━━━━━ Exercise material

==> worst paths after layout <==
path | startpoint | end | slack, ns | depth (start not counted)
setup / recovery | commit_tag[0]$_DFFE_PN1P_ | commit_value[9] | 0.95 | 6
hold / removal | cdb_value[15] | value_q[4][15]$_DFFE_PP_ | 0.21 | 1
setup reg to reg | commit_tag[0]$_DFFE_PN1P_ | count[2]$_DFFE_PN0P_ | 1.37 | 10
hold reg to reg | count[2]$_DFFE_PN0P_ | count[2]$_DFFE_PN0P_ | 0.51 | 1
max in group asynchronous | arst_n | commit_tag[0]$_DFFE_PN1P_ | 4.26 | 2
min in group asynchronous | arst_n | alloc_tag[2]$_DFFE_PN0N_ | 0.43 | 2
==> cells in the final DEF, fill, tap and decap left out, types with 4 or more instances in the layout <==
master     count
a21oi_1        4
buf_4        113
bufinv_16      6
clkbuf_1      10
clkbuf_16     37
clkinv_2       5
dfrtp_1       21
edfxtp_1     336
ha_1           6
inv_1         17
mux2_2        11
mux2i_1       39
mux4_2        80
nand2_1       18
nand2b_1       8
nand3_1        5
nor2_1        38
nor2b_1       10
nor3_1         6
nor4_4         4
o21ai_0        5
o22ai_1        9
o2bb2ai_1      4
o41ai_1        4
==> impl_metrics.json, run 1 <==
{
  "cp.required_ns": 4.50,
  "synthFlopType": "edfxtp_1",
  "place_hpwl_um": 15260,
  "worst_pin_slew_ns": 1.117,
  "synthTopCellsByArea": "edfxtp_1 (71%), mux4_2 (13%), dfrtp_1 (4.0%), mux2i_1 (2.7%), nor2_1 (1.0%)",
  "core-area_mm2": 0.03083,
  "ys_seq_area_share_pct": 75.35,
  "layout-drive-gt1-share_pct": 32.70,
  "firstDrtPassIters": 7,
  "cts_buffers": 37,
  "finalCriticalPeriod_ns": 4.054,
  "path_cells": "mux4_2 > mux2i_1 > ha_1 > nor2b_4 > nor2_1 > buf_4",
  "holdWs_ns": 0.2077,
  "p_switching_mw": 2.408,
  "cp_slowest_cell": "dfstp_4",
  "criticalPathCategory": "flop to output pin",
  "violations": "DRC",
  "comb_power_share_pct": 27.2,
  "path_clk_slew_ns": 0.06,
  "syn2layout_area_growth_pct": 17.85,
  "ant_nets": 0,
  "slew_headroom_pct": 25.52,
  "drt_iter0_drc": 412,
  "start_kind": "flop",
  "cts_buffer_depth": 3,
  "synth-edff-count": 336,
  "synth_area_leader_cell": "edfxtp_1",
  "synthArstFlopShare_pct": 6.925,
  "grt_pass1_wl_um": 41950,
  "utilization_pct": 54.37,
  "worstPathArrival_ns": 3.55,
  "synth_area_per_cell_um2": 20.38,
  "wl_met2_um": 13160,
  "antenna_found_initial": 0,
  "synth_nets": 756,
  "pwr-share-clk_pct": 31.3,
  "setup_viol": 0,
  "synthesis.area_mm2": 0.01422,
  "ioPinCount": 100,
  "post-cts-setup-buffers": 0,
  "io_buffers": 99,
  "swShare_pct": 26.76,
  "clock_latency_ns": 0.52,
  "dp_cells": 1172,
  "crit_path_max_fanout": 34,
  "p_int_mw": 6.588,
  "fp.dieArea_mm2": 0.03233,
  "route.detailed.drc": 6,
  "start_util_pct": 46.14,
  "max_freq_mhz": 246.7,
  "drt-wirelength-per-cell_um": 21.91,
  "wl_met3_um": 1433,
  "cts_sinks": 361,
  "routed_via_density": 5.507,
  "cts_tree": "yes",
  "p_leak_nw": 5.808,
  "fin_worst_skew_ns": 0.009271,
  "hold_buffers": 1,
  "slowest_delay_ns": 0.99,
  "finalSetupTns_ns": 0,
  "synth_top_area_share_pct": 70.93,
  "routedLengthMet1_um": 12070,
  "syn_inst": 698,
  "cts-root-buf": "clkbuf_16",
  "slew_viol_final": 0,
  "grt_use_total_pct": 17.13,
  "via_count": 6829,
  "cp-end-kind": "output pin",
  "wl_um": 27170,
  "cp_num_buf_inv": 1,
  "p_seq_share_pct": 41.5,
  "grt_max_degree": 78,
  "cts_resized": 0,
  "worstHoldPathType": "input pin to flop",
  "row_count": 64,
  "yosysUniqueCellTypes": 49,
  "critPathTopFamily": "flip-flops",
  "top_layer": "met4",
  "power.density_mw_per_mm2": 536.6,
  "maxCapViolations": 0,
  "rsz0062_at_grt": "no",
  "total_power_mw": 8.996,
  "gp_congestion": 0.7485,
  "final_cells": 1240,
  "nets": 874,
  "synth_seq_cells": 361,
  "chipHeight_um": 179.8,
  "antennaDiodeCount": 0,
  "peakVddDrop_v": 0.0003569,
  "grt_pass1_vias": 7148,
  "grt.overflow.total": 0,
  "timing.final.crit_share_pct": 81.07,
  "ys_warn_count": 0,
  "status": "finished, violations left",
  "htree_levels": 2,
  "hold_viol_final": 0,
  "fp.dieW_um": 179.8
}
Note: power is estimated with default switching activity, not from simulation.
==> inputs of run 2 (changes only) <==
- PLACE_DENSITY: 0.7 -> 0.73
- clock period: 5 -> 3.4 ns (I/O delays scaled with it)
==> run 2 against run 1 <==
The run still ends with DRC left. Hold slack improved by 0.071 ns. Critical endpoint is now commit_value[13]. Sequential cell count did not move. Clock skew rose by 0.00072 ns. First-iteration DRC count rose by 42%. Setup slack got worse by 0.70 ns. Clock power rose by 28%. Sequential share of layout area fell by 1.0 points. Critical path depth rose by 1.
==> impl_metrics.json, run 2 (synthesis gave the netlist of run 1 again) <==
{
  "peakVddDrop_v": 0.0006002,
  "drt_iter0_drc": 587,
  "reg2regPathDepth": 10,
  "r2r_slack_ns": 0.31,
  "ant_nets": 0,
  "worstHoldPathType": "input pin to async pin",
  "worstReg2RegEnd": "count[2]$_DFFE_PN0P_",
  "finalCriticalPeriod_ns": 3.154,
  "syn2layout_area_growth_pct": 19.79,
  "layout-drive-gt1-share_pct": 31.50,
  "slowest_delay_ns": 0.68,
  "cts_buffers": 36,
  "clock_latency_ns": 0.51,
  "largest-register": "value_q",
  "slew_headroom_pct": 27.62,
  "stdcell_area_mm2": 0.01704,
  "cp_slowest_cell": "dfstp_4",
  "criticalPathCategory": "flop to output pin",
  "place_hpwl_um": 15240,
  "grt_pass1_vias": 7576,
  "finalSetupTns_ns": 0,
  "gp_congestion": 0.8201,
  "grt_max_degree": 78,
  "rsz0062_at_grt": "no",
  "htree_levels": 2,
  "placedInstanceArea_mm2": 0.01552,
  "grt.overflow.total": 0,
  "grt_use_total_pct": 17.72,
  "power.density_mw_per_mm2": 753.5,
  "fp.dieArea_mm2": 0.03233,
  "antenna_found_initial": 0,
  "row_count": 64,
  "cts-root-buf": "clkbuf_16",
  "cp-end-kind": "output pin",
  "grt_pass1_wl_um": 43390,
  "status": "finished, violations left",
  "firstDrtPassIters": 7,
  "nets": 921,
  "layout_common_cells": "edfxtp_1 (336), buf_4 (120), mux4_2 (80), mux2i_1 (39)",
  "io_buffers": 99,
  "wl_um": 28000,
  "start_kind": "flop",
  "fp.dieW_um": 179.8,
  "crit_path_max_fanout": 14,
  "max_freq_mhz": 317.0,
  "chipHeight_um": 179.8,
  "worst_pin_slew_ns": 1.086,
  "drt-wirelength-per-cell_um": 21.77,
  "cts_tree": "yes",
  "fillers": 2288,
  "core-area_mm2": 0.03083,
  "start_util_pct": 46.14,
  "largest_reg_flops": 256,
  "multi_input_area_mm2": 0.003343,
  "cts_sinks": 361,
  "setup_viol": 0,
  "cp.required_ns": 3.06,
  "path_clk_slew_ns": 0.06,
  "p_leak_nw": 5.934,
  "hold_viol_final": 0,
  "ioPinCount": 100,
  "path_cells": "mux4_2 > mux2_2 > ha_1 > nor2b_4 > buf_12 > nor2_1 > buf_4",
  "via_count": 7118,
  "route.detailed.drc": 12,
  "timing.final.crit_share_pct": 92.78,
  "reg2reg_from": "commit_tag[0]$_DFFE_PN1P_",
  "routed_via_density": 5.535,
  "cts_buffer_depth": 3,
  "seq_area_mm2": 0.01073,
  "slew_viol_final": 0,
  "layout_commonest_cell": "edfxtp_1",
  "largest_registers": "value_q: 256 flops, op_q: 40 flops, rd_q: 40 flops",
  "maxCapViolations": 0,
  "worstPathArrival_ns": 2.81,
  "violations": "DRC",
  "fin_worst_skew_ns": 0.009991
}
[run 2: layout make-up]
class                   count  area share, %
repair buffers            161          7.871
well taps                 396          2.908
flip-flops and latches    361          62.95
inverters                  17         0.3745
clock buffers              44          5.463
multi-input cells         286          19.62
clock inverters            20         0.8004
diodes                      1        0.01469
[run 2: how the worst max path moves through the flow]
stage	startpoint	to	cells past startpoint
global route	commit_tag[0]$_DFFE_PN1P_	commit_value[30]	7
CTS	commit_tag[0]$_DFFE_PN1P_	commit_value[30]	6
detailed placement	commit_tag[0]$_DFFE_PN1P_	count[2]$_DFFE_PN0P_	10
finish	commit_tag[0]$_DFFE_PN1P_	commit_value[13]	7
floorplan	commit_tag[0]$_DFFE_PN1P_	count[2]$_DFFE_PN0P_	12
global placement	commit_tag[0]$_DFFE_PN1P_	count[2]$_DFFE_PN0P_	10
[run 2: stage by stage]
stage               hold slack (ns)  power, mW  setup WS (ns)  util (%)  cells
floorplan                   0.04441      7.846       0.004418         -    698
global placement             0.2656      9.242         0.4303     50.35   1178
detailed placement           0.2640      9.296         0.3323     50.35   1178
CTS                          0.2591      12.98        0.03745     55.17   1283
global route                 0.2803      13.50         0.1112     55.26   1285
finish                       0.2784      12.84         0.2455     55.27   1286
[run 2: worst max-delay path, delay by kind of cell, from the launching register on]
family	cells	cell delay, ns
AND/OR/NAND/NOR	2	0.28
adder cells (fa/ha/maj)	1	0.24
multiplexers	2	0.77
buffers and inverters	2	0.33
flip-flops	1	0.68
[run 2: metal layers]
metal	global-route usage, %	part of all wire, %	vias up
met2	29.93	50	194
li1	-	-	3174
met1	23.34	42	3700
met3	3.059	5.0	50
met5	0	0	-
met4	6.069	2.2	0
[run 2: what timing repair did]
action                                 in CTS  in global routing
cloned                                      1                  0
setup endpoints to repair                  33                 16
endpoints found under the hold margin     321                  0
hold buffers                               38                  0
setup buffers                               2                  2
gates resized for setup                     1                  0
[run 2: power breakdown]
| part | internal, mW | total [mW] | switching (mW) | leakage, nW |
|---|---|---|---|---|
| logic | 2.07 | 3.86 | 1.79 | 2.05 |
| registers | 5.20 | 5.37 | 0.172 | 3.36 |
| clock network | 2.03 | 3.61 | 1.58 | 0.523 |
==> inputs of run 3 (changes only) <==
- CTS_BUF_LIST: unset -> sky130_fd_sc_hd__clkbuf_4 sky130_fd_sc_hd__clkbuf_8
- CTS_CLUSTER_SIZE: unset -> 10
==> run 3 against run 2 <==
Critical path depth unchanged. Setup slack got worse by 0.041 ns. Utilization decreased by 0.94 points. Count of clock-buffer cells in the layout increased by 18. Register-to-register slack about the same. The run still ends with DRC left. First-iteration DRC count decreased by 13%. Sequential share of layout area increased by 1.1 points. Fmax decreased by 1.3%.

━━━━━━━━━━
━━━━━ Exercise material

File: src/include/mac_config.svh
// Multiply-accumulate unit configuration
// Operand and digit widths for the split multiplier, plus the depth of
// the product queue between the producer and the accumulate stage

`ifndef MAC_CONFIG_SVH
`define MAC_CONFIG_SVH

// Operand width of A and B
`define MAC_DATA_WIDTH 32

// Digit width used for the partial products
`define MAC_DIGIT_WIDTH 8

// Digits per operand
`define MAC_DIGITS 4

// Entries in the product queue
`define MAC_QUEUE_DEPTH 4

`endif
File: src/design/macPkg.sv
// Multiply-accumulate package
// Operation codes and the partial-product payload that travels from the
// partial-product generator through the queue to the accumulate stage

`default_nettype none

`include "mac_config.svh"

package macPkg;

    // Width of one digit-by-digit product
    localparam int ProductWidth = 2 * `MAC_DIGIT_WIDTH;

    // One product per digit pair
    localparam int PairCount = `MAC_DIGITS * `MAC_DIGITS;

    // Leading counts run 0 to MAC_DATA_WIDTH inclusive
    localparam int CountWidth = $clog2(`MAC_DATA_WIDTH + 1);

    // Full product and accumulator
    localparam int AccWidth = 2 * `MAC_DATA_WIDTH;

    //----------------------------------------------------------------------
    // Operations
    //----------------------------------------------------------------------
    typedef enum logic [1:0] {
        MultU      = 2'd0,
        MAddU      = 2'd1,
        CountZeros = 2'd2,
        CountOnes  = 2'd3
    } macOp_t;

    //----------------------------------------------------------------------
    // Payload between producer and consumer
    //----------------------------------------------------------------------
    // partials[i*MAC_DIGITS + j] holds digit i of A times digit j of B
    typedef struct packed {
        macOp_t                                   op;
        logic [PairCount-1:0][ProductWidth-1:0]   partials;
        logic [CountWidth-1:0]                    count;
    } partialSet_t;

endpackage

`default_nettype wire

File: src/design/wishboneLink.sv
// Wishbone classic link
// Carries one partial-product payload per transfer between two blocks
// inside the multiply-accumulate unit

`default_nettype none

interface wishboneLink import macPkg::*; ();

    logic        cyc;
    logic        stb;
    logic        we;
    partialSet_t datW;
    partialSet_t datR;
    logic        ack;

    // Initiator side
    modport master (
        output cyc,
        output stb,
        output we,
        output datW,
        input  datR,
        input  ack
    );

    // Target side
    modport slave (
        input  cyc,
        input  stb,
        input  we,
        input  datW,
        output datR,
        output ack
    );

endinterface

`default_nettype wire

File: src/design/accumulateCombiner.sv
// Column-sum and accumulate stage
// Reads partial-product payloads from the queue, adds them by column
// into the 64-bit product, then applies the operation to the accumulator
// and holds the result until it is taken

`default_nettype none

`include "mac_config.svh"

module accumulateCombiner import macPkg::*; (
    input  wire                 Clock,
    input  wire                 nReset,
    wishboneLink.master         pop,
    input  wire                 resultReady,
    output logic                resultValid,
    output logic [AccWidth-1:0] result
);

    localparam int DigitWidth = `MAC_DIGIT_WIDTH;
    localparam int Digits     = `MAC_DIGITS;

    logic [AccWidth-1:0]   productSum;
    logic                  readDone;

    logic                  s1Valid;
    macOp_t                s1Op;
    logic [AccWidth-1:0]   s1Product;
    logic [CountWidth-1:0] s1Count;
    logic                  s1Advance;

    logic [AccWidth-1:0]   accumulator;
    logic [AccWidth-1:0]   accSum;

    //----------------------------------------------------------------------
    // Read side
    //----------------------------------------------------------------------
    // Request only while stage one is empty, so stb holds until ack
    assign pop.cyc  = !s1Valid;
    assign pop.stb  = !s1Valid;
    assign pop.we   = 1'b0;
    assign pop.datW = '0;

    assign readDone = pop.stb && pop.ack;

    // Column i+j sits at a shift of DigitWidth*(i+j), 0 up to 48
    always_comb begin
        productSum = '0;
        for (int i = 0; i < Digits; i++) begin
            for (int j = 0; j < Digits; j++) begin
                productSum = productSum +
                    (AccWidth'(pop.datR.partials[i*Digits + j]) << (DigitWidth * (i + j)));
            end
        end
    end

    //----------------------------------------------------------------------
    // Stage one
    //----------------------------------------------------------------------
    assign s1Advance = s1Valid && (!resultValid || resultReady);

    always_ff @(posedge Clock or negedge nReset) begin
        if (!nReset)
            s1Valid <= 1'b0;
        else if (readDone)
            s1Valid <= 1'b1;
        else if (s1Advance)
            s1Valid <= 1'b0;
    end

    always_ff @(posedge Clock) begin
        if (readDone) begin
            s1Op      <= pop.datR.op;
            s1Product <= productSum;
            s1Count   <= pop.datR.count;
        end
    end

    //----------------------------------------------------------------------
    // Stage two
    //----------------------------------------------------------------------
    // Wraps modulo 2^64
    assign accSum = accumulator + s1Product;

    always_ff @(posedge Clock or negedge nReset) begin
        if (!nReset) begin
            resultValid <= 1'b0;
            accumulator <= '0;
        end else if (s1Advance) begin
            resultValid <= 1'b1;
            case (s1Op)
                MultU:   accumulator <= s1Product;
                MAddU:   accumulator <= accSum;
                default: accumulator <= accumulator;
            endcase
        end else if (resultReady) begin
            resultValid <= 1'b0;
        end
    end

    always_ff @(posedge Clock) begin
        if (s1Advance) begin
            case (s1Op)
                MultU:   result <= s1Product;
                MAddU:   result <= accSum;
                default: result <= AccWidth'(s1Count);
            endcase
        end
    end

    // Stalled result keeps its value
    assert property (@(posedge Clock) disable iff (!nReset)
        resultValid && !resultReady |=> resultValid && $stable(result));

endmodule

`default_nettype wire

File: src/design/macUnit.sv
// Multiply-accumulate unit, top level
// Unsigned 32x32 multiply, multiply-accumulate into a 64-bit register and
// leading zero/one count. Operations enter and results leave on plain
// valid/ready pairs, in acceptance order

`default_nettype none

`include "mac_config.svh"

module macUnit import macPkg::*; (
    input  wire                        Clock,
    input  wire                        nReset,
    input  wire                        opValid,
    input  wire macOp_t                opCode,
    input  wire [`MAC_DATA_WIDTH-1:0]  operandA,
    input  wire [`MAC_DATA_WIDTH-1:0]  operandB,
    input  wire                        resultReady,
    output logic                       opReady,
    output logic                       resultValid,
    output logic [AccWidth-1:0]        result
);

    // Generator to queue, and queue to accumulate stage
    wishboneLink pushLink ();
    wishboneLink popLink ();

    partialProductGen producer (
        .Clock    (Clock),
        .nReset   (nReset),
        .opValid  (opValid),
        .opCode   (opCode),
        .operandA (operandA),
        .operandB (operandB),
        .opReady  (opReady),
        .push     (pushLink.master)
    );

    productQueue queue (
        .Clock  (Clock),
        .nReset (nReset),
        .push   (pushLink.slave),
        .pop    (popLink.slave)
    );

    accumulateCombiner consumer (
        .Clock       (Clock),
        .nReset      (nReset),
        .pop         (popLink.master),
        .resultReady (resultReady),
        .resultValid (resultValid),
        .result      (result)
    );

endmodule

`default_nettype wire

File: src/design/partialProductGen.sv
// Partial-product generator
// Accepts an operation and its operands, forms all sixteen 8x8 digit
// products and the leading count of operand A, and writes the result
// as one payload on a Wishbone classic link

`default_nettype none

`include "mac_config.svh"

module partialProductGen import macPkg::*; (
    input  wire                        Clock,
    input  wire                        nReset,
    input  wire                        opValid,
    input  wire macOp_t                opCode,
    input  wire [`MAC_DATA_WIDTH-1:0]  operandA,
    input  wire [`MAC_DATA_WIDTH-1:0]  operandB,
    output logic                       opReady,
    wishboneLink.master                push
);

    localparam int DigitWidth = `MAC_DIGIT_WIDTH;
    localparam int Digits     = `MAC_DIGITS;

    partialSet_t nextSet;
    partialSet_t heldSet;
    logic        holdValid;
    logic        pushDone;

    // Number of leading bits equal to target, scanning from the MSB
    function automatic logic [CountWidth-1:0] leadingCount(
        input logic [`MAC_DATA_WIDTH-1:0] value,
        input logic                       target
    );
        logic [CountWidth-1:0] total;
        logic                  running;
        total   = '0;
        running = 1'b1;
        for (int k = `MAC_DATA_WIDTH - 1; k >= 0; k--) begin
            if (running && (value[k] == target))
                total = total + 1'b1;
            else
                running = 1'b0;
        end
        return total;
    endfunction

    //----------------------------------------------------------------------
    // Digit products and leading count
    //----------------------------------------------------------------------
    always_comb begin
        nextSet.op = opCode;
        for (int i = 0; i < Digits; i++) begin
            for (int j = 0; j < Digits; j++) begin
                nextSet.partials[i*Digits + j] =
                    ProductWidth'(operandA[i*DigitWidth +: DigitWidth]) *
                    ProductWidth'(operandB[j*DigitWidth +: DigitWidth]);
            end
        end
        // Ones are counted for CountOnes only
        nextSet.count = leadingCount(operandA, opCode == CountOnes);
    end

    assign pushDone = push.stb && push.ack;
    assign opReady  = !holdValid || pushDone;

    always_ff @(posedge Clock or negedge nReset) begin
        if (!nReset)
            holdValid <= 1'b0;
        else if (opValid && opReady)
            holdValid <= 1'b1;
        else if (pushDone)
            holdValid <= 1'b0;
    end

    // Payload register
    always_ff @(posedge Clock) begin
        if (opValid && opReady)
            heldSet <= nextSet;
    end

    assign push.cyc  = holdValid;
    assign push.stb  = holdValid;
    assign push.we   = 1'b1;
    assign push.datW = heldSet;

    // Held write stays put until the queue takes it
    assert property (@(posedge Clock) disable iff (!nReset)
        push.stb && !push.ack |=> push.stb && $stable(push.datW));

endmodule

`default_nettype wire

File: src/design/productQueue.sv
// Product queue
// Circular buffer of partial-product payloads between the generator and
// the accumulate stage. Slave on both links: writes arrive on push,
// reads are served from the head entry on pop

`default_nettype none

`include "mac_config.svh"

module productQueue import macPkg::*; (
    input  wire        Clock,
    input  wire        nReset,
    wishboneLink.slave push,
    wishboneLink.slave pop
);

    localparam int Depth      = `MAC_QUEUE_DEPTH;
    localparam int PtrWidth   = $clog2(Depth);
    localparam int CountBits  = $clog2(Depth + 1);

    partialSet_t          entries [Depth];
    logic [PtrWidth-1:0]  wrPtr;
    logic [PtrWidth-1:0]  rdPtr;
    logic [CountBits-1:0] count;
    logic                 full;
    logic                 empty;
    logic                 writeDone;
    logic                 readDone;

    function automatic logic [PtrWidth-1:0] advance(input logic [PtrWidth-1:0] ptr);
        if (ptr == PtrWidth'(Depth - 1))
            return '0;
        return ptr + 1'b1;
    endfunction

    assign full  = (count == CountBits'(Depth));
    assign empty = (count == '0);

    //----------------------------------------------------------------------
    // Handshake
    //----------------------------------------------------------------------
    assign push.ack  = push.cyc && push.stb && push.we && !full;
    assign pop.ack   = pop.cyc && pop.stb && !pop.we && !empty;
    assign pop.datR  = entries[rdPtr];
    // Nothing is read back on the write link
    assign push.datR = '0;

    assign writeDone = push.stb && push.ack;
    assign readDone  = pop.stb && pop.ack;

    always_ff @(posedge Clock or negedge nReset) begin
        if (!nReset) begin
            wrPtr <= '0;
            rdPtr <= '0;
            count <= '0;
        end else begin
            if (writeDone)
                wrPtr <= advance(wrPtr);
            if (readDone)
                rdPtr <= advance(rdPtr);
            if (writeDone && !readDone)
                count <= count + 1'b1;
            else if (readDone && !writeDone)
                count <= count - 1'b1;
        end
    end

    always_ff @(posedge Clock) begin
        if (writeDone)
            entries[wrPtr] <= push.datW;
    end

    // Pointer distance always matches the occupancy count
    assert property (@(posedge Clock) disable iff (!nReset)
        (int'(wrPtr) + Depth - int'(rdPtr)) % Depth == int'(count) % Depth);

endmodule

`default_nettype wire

━━━━━━━━━━

**Action item:** Among the entries above, determine how many lines hold the string "inverters" and report that number alone.

**Answer for this exercise:** 3